O primeiro prognóstico do IBGE para a safra 2026 de cereais, leguminosas e oleaginosas indica que a Bahia deve registrar uma redução de 4,0% na produção em relação a 2025. A estimativa é de que o estado colha 12.320.722 toneladas no próximo ano, número inferior ao recorde de 12.839.577 toneladas projetado para 2025, segundo dados do Levantamento Sistemático da Produção Agrícola (LSPA), do Instituto Brasileiro de Geografia e Estatística (IBGE).

A principal explicação para essa queda é o recuo esperado na produção de soja, o produto agrícola mais representativo da Bahia. A expectativa é de que o volume produzido diminua 1,0%, passando de 8.606.190 toneladas em 2025 para 8.523.630 toneladas em 2026.

Mesmo com a área plantada mantida em 2,144 milhões de hectares, o resultado deve ser menor por causa da redução no rendimento médio, que deve cair de 4.015 kg/hectare para 3.977 kg/hectare.

O comportamento da soja baiana contrasta com o cenário nacional, já que o IBGE projeta um crescimento de 1,1% na produção do grão em todo o país, alcançando 167,7 milhões de toneladas em 2026 — o maior volume já registrado e responsável por mais da metade da produção nacional de cereais, leguminosas e oleaginosas.

Além da soja, o estado deve apresentar reduções na produção de milho: queda de 24,9% na 1ª safra (1,450 milhão de toneladas) e de 4,2% na 2ª safra (772,8 mil toneladas). Em contrapartida, a produção de algodão herbáceo deve aumentar 6,5%, subindo de 1,794 milhão para 1,911 milhão de toneladas entre 2025 e 2026.

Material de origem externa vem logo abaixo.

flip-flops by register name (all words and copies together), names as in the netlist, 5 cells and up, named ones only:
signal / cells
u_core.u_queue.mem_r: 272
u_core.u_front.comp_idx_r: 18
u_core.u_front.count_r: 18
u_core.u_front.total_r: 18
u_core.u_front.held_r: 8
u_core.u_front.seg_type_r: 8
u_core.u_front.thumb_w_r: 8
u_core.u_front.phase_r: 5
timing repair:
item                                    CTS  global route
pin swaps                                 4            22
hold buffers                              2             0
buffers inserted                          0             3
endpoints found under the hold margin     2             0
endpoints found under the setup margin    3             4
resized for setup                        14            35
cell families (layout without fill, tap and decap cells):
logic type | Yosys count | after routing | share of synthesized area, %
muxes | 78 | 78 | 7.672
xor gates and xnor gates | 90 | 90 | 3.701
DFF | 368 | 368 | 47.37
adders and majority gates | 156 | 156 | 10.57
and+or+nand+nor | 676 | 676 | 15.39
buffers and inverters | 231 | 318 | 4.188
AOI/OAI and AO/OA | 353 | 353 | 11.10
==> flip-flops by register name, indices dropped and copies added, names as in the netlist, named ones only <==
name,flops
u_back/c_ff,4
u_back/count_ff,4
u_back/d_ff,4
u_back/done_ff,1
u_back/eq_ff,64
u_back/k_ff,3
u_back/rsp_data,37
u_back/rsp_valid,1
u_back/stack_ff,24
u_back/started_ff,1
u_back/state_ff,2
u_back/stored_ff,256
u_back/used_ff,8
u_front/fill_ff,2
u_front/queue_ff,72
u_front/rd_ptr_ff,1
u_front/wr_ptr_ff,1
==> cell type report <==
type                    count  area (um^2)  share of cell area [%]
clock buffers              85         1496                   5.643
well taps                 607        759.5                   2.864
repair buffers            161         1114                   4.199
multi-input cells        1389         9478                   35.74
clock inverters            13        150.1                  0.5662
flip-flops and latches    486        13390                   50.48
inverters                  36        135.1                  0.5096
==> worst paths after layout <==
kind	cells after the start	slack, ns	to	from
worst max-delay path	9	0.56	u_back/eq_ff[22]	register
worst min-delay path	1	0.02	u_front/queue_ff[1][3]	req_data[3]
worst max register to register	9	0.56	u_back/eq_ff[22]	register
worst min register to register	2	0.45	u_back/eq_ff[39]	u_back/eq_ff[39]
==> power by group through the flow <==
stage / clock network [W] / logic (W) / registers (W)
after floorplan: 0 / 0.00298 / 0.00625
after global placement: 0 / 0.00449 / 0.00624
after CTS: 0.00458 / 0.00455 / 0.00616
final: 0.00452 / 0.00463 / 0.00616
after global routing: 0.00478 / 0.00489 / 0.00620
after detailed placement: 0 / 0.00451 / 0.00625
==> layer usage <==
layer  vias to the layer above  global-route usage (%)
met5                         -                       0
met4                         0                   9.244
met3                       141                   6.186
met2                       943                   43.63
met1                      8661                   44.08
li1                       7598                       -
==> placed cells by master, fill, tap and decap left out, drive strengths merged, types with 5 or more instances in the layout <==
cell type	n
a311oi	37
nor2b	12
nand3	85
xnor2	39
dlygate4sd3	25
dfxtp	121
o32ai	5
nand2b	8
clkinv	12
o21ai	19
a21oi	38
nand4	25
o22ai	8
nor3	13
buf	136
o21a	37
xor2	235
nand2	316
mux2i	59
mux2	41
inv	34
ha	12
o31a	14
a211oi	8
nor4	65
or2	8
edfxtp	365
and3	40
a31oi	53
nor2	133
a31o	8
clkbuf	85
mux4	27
## src/design/wevd_pkg.sv

```systemverilog
// Shared constants of the windowed energy voice detector.
`timescale 1ns / 1ps
package wevd_pkg;

  // Window length default.
  localparam int WINDOW_LEN_DEFAULT = 256;

  // Configuration register indexes.
  localparam int CFG_INDEX_W = 8;
  localparam int CFG_DATA_W  = 32;
  localparam logic [CFG_INDEX_W-1:0] REG_THRESHOLD_SQUARED = 8'd0;
  localparam logic [CFG_INDEX_W-1:0] REG_HOLD_FRAMES       = 8'd1;

  // Register widths and reset values (1600 squared, hold of three frames).
  localparam int THR_W  = 31;
  localparam int HOLD_W = 8;
  localparam logic [THR_W-1:0]  THRESHOLD_SQUARED_RESET = 31'd2560000;
  localparam logic [HOLD_W-1:0] HOLD_FRAMES_RESET       = 8'd3;

  // Item payload widths.
  localparam int SAMPLE_W  = 16;
  localparam int IN_DATA_W = 16;
  localparam int OUT_DATA_W = 8;

endpackage

```

## src/design/windowed_energy_voice_detector_core.sv

```systemverilog
// Top level of the windowed energy voice detector: window energy test with frame hold.
`timescale 1ns / 1ps
//
//  Channel  | Direction | Handshake                 | Payload
//  ---------+-----------+---------------------------+--------------------------------------
//  s_*      | in        | s_tvalid / s_tready       | tdata: sample; tlast: last;
//           |           |                           | tuser: past_end
//  m_*      | out       | m_tvalid / m_tready       | tdata: mouth_open, above_threshold
//  cfg_*    | in        | cfg_valid / cfg_ready     | cfg_index, cfg_data
//
// The block accepts one item per cycle when the output side keeps up. An item passes an
// input register, a squaring stage and an accumulate stage, which registers the result of
// the item that closes its frame; the 17 by 17 bit squarer in one stage, and
// the energy add beside the threshold times count product in the next, set the cycle time.
// Reset is synchronous and clears all control state, the window accumulator and the hold
// state. A stalled output only holds items that end a frame; items inside a frame keep
// flowing into the accumulator behind a full output register. Configuration writes are
// always accepted.
module windowed_energy_voice_detector_core #(
  parameter int WINDOW_LEN = wevd_pkg::WINDOW_LEN_DEFAULT
) (
  input  logic                              clk,
  input  logic                              rst,
  // Input items.
  input  logic                              s_tvalid,
  output logic                              s_tready,
  input  logic [wevd_pkg::IN_DATA_W-1:0]    s_tdata,   // [15:0] sample (signed)
  input  logic                              s_tlast,   // last sample of the window
  input  logic                              s_tuser,   // [0] past_end
  // Result items.
  output logic                              m_tvalid,
  input  logic                              m_tready,
  output logic [wevd_pkg::OUT_DATA_W-1:0]   m_tdata,   // [0] mouth_open, [1] above_threshold
  // Configuration writes.
  input  logic                              cfg_valid,
  output logic                              cfg_ready,
  input  logic [wevd_pkg::CFG_INDEX_W-1:0]  cfg_index,
  input  logic [wevd_pkg::CFG_DATA_W-1:0]   cfg_data
);
  import wevd_pkg::*;

  // Count width holds WINDOW_LEN itself. The energy sum holds WINDOW_LEN squares of at
  // most 2**30, and the limit holds threshold_squared times the count.
  localparam int CW = $clog2(WINDOW_LEN + 1);
  localparam int EW = 30 + CW;
  localparam int PW = THR_W + CW;
  localparam logic [CW-1:0] WIN = CW'(WINDOW_LEN);

  // Configuration registers.
  logic [THR_W-1:0]  threshold_squared;
  logic [HOLD_W-1:0] hold_frames;

  assign cfg_ready = 1'b1;

  always_ff @(posedge clk) begin
    if (rst) begin
      threshold_squared <= THRESHOLD_SQUARED_RESET;
      hold_frames       <= HOLD_FRAMES_RESET;
    end else if (cfg_valid && cfg_ready) begin
      case (cfg_index)
        REG_THRESHOLD_SQUARED: threshold_squared <= cfg_data[THR_W-1:0];
        REG_HOLD_FRAMES:       hold_frames       <= cfg_data[HOLD_W-1:0];
        default: ;
      endcase
    end
  end

  // Stage one: input register.
  logic                v1;
  logic [SAMPLE_W-1:0] sample1;
  logic                last1;
  logic                past1;

  // Stage two: squared sample.
  logic                v2;
  logic                last2;
  logic                past2;
  logic [30:0]         sq2;

  // Output register.
  logic                ov;
  logic                mouth_open;
  logic                above_threshold;

  // Window and hold state.
  logic [EW-1:0]       energy_sum;
  logic [CW-1:0]       sample_count;
  logic                held_state;
  logic [HOLD_W-1:0]   hold_counter;

  // Flow control: an item that ends a frame needs room in the output register, any
  // other item retires into the accumulator at once.
  logic out_free;
  logic ends_frame;
  logic exec_fire;
  logic s2_ready;
  logic s1_ready;

  assign out_free   = !ov || m_tready;
  assign ends_frame = last2 || past2;
  assign exec_fire  = v2 && (!ends_frame || out_free);
  assign s2_ready   = !v2 || exec_fire;
  assign s1_ready   = !v1 || s2_ready;
  assign s_tready   = s1_ready;

  always_ff @(posedge clk) begin
    if (rst) begin
      v1 <= 1'b0;
    end else if (s1_ready) begin
      v1 <= s_tvalid;
    end
  end

  always_ff @(posedge clk) begin
    if (s1_ready && s_tvalid) begin
      sample1 <= s_tdata[SAMPLE_W-1:0];
      last1   <= s_tlast;
      past1   <= s_tuser;
    end
  end

  // Magnitude of the sample is at most 32768, so its square fits in 31 bits.
  logic [16:0] mag1;
  logic [30:0] sq1;

  always_comb begin
    mag1 = sample1[SAMPLE_W-1] ? (17'd0 - {1'b1, sample1}) : {1'b0, sample1};
    sq1  = {14'd0, mag1} * {14'd0, mag1};
  end

  always_ff @(posedge clk) begin
    if (rst) begin
      v2 <= 1'b0;
    end else if (s2_ready) begin
      v2 <= v1;
    end
  end

  always_ff @(posedge clk) begin
    if (s2_ready && v1) begin
      last2 <= last1;
      past2 <= past1;
      sq2   <= sq1;
    end
  end

  // Stage three: accumulate, decide and apply the hold.
  logic                 in_window;
  logic [EW-1:0]        energy_add;
  logic [CW-1:0]        count_add;
  logic [PW-1:0]        limit;
  logic                 desired;
  logic [HOLD_W-1:0]    hold_inc;
  logic [EW-1:0]        energy_sum_next;
  logic [CW-1:0]        sample_count_next;
  logic                 held_state_next;
  logic [HOLD_W-1:0]    hold_counter_next;

  always_comb begin
    in_window  = sample_count < WIN;
    energy_add = in_window ? (energy_sum + EW'(sq2)) : energy_sum;
    count_add  = in_window ? (sample_count + 1'b1) : sample_count;
    // The mean square beats the threshold when the sum beats threshold times count,
    // using the threshold as it stands when the frame closes.
    limit      = PW'(threshold_squared) * PW'(count_add);
    desired    = PW'(energy_add) > limit;
    hold_inc   = (hold_counter == '1) ? hold_counter : hold_counter + 1'b1;

    energy_sum_next   = energy_add;
    sample_count_next = count_add;
    held_state_next   = held_state;
    hold_counter_next = hold_counter;

    if (past2) begin
      // Beyond the clip: frame closes, state forced closed, counter kept.
      energy_sum_next   = '0;
      sample_count_next = '0;
      held_state_next   = 1'b0;
    end else if (last2) begin
      energy_sum_next   = '0;
      sample_count_next = '0;
      if (desired != held_state) begin
        if (hold_inc >= hold_frames) begin
          held_state_next   = desired;
          hold_counter_next = '0;
        end else begin
          hold_counter_next = hold_inc;
        end
      end else begin
        hold_counter_next = '0;
      end
    end
  end

  always_ff @(posedge clk) begin
    if (rst) begin
      energy_sum   <= '0;
      sample_count <= '0;
      held_state   <= 1'b0;
      hold_counter <= '0;
    end else if (exec_fire) begin
      energy_sum   <= energy_sum_next;
      sample_count <= sample_count_next;
      held_state   <= held_state_next;
      hold_counter <= hold_counter_next;
    end
  end

  always_ff @(posedge clk) begin
    if (rst) begin
      ov <= 1'b0;
    end else if (exec_fire && ends_frame) begin
      ov <= 1'b1;
    end else if (m_tready) begin
      ov <= 1'b0;
    end
  end

  always_ff @(posedge clk) begin
    if (exec_fire && ends_frame) begin
      mouth_open      <= held_state_next;
      above_threshold <= desired && !past2;
    end
  end

  assign m_tvalid = ov;
  assign m_tdata  = {{(OUT_DATA_W-2){1'b0}}, above_threshold, mouth_open};

  // The window count never runs past the window length.
  a_count_bound: assert property (@(posedge clk) disable iff (rst)
    sample_count <= WIN)
    else $error("sample count beyond window length");

  // The held state only moves when an item retires.
  a_held_moves_on_fire: assert property (@(posedge clk) disable iff (rst)
    !exec_fire |=> $stable(held_state))
    else $error("held state changed without a retiring item");

  // A past-end item leaves a closed state and an empty window.
  a_past_end_closes: assert property (@(posedge clk) disable iff (rst)
    exec_fire && past2 |=> !held_state && energy_sum == '0 && sample_count == '0)
    else $error("past-end item did not close the window");

  // A flip of the held state restarts the hold counter.
  a_flip_clears_counter: assert property (@(posedge clk) disable iff (rst)
    exec_fire && last2 && !past2 && held_state_next != held_state |=> hold_counter == '0)
    else $error("hold counter not cleared on flip");

  // A new result only enters when the output register has room.
  a_no_overwrite: assert property (@(posedge clk) disable iff (rst)
    exec_fire && ends_frame |-> !ov || m_tready)
    else $error("result overwritten while stalled");

endmodule

```

## config.mk

```make
export PLATFORM = sky130hd
export DESIGN_NAME = windowed_energy_voice_detector_core
export DESIGN_NICKNAME = d
export VERILOG_FILES = /design/src/design/wevd_pkg.sv /design/src/design/windowed_energy_voice_detector_core.sv
export SDC_FILE = /design/constraint.sdc
export NUM_CORES = 1
export LEC_CHECK = 0
export BUFFER_PORTS_ARGS = -buffer_cell sky130_fd_sc_hd__buf_2
export CORE_MARGIN = 1.5
export CORE_UTILIZATION = 55
export CTS_CLUSTER_SIZE = 28
export DETAILED_ROUTE_END_ITERATION = 7
export PLACE_DENSITY = 0.76
export SETUP_SLACK_MARGIN = 0.15
export SYNTH_ARGS = -nofsm -noshare
export SYNTH_HDL_FRONTEND = slang
export SYNTH_SLANG_ARGS = --single-unit
```

## constraint.sdc

```tcl
create_clock -name clk -period 9.6 [get_ports clk]
set_input_delay 0.96 -clock clk [delete_from_list [all_inputs] [get_ports clk]]
set_output_delay 0.96 -clock clk [all_outputs]
set_load 0.005 [all_outputs]
```

=== After elaboration in Yosys (flattened, before gate mapping) ===
Index checks and enable logic that the tools add are counted.

* Flip-flop bits (word level): 152
* Output and inout port bits: 11
* Word-level logic and storage cells: 66

* Muxes and demuxes: 16
* Reductions and logical operators: 20
* Multipliers: 2
* Add/subtract/negate cells: 4
* Equality and inequality tests: 3
* Bitwise gates (word level): 1
* Order comparisons: 3

{| class="wikitable"
|+ Operator list
! cell !! number
|-
| $mux W39 || 3
|-
| $gt A39 B40 Y1 || 1
|-
| $mul A31 B9 Y40 || 1
|-
| $add A39 B31 Y39 || 1
|-
| $mul A17 B17 Y31 || 1
|-
| $mux W9 || 3
|-
| $mux W8 || 3
|-
| $mux W17 || 1
|-
| $sub A1 B17 Y17 const A || 1
|-
| $add A9 B1 Y9 const B || 1
|-
| $lt A9 B9 Y1 const B || 1
|-
| $add A8 B1 Y8 const B || 1
|-
| $eq A8 B1 Y1 const B || 1
|-
| $eq A8 B8 Y1 const B || 1
|-
| $ge A8 B8 Y1 || 1
|-
| $logic_not A8 Y1 || 1
|-
| $mux W1 || 6
|-
| $logic_and A1 B1 Y1 || 5
|-
| $logic_not A1 Y1 || 5
|-
| $logic_or A1 B1 Y1 || 5
|-
| $reduce_and A2 Y1 || 2
|-
| $reduce_and A3 Y1 || 1
|-
| $reduce_bool A2 Y1 || 1
|-
| $ne A1 B1 Y1 || 1
|-
| $not A1 Y1 || 1
|}

=== Logic depth before layout (Yosys ltp) ===
* Depth in word-level cells: 8
* Mapped depth: 36
* Depth with buffers taken out: 36

=== Least setup slack after synthesis ===
Ideal clock, no wire load.

* Path kind: register to register
* From: reg sample1[3]
* To: reg sq2[29], data pin
* Period minus slack after synthesis: 8.076 ns
* Cell stages (with the launch flop): 33
* Setup time: 0.258 ns
* Required time: 9.342 ns
* Arrival time: 7.818 ns
* Path slack: 1.524 ns
* Cell sequence: edfxtp_1 or4_4 or3_4 nor3_4 nand2b_1 or2_1 o31ai_1 xor2_2 inv_2 nand2_1 fa_1 inv_1 fa_1 inv_1 fa_1 inv_1 fa_1 inv_1 fa_1 inv_1 fa_1 ha_1 a21o_1 a21oi_1 o21ai_0 a221oi_1 a21oi_1 and4_1 o31a_1 o21ai_0 nand2b_1 a21oi_1 xnor2_1

* Cells in the longest elaborated chain, start to end: 3

{| class="wikitable"
|+ Ends and longest elaborated chain
! what !! line !! text
|-
| start: declaration || windowed_energy_voice_detector_core.sv:70 || <nowiki>logic [SAMPLE_W-1:0] sample1;</nowiki>
|-
| start signal: assignment || windowed_energy_voice_detector_core.sv:116 || <nowiki>sample1 <= s_tdata[SAMPLE_W-1:0];</nowiki>
|-
| $sub A1 B17 Y17 || windowed_energy_voice_detector_core.sv:127 || <nowiki>mag1 = sample1[SAMPLE_W-1] ? (17'd0 - {1'b1, sample1}) : {1'b0, sample1};</nowiki>
|-
| $mux W17 (*) || windowed_energy_voice_detector_core.sv:127 ||
|-
| $mul A17 B17 Y31 (*) || windowed_energy_voice_detector_core.sv:128 || <nowiki>sq1 = {14'd0, mag1} * {14'd0, mag1};</nowiki>
|-
| net sq1[29] || windowed_energy_voice_detector_core.sv:124 || <nowiki>logic [30:0] sq1;</nowiki>
|-
| end signal: assignment || windowed_energy_voice_detector_core.sv:143 || <nowiki>sq2 <= sq1;</nowiki>
|-
| end: declaration || windowed_energy_voice_detector_core.sv:78 || <nowiki>logic [30:0] sq2;</nowiki>
|}

Mark *: on every way through the listed nets, which the timed path passes. The rest lies on a longest branch.
A chain may end at the register's enable or synchronous reset.

=== Worst setup path after layout ===
Same ends and word-level chain as after synthesis.

==> results_dict.tcl <==
set metrics [dict create \
    synth.cells.most_frequent "inv_1, fa_1, nand2_1" \
    setup-violations-final 0 \
    rsz0062_at_grt "false" \
    grt_pass1_vias 20400 \
    tightest_slew_ns 1.25 \
    cp-start-kind "flop" \
    worstPathArrival_ns 9.08 \
    rows 77 \
    post_cts_buffers 0 \
    cts_buffer_depth 2 \
    finalCritPeriodShare_pct 92.2 \
    maxCapViolCount 0 \
    areaGrowthSynthToFinish_pct 7.62 \
    fillCellCount 3789 \
    path_clk_slew_ns 0.06 \
    dominantRegCellSynth "dfxtp_1" \
    utilization_pct 60.1 \
    insertion_delay_ns 0.48 \
    worstPathRequired_ns 9.83 \
    num_io_pins 74 \
    ys_top_cells_by_area "fa_1, ha_1, inv_1, dfxtp_1, edfxtp_1" \
    critical_path_class "flop to flop" \
    ys_ff_latch 151 \
    relSlewSlack_pct 15.9 \
    yosysWarnings 0 \
    layout-drive-gt1-share_pct 6.50 \
    grt_pass1_wl_um 96400 \
    slowest_delay_ns 0.58 \
    min_path_type "flop to flop" \
    drtIter0Drc 1166 \
    crit_fanout 8 \
    synth.yosys.seq_area_share_pct 14.3 \
    synthCells 2829 \
    antenna_cells 0 \
    dpl.hpwl_um 45900 \
    cp_slowest_cell "or4_4" \
    core_area_sq_mm 0.0443 \
    synth_async_sr_flop_share_pct 0 \
    multi_input_area_sq_mm 0.0190 \
    syn-cell-area_sq_mm 0.0248 \
    finalNonFillerCells 3498 \
    drtPass1Iterations 6 \
    critPathCaptureType "flop" \
    use_met3_pct 4.30 \
    use_met2_pct 45.5 \
    die_x_um 215 \
    die-area_sq_mm 0.0463 \
    fin_skew_ns 0.00883 \
    cts-root-buf "clkbuf_16" \
    clock-sinks 151 \
    place_congestion 0.912 \
    yosysMostFrequentCell "inv_1" \
    synth_edf_count 52 \
    grt.busiest_layer "met2" \
    grt_overflow_total 0 \
    drc_errors 0 \
    fp.dieH_um 215 \
    via_per_inst 5.42 \
    cts_tree "yes" \
    fmax_ghz 0.113 \
    final_nets 3583 \
    num_vias 18900 \
    placedCellCount 3466 \
    fin_tns_setup_ns 0 \
    wl_um 56200 \
    path_common_cell "fa_1" \
    gr-usage-met1_pct 31.4 \
    cp-startpoint "sample1[3]$_DFFE_PP_" \
    cts.repair.resized 0 \
    track_usage_pct 25.7 \
    run_status "finished, final reports clean" \
    seq_area_sq_mm 0.00354 \
    timing.rr.start "sample1[3]$_DFFE_PP_" \
    antenna_found_initial 0 \
    period_needed_ns 8.85 \
    r2r_cells 32 \
    report.final.slew_viol_count 0 \
    initial_utilization_pct 55.9 \
    yosysTopAreaCell "fa_1" \
    numCtsBuffers 17 \
    synth.distinct_cells 71 \
    ant_nets 0 \
    wl_per_cell_um 16.1 \
    cts_max_level 4 \
    hold_violations 0 \
    grt_max_degree 56 \
    cts_hold_buf 0 \
    port_buffers 65 \
    avgSynthCellArea_sq_um 8.75 \
    synth.top_cell.area_share_pct 32.0 \
    min_from "last1$_DFFE_PP_" \
    min_path_cells 0 \
    ff2ff_setup_slack_ns 0.75 \
]
==> sequential cells by signal, indices dropped and copies added, names as in the netlist, 8 cells and up <==
register and flops:
threshold_squared 31, hold_frames 8, sample_count 9, sample1 16, hold_counter 8, sq2 30
energy_sum 39
==> metal layers <==
layer | vias up | share of wire [%]
met5 | - | 0
met4 | 0 | 2.9
met3 | 102 | 5.2
met2 | 574 | 50
met1 | 9259 | 42
li1 | 9010 | -
==> metrics by stage <==
stage / hold slack, ns / worst slack [ns] / cell area (sq um)
2_1_floorplan: 0.400 / 1.52 / 24900
3_3_place_gp: 0.406 / 0.695 / 26000
3_5_place_dp: 0.405 / 0.564 / 26000
4_1_cts: 0.419 / 0.514 / 26600
5_1_grt: 0.422 / 0.199 / 26600
6_report: 0.420 / 0.749 / 26600
==> cell usage in the layout (no fill, tap or decap), drive strengths merged, types with 7 or more instances in the layout <==
cell and instances:
nand2 329, clkinv 10, nand3b 7, o21bai 11, nor2b 99, a211oi 14
mux2i 7, nand3 33, buf 118, inv 544, conb 41, xnor2 73
and2 92, xor2 50, a22oi 15, edfxtp 52, o21a 22, fa 396
o21ai 86, nand4 17, nor2 160, ha 231, a31oi 18, dfxtp 99
nor3 22, a22o 10, clkbuf 19, a21oi 139, or2 7, nand2b 27
o31ai 14, and3 11, a21o 48
==> path summary, 6_finish.rpt <==
check                 endpoint
max          sq2[29]$_DFFE_PP_
min            last2$_DFFE_PP_
max reg2reg  sq2[29]$_DFFE_PP_
min reg2reg    last2$_DFFE_PP_
==> cells by family after synthesis <==
| kind of cell | count (synthesis) | share of synthesized area [%] |
|---|---|---|
| AND/OR/NAND/NOR | 831 | 16.1 |
| XOR/XNOR | 123 | 4.38 |
| multiplexers | 10 | 0.419 |
| AO/OA/AOI/OAI | 428 | 11.0 |
| other | 2 | 0.0303 |
| adder cells (fa/ha/maj) | 627 | 43.7 |
| flip-flops | 151 | 14.3 |
| buffers and inverters | 657 | 10.1 |
==> critical path, delay by kind of cell (launching register included) <==
kind / cells / cell delay (ns)
AO/OA/AOI/OAI: 9 / 2.22
XOR/XNOR: 2 / 0.24
adder cells (fa/ha/maj): 7 / 3.29
buffers and inverters: 6 / 0.48
flip-flops: 1 / 0.45
AND/OR/NAND/NOR: 8 / 1.93
==> final cells by class <==
| type | count | area share (%) |
|---|---|---|
| repair buffers | 118 | 2.87 |
| multi-input cells | 2060 | 71.2 |
| flip-flops and latches | 151 | 13.3 |
| clock buffers | 19 | 1.62 |
| clock inverters | 13 | 0.559 |
| inverters | 545 | 7.68 |
| well taps | 592 | 2.78 |
Power is not shown: default switching activity piles up to over one toggle a cycle in this logic, so the estimate is an artifact.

Caso essa previsão se confirme, a Bahia continuará sendo o segundo maior produtor de algodão do país, com 20,5% da produção nacional, ficando atrás apenas do Mato Grosso.

Em nível nacional, o primeiro prognóstico para a safra de grãos de 2026 aponta uma queda de 3,7%, totalizando 332,7 milhões de toneladas, frente ao recorde de 345,6 milhões estimado para 2025.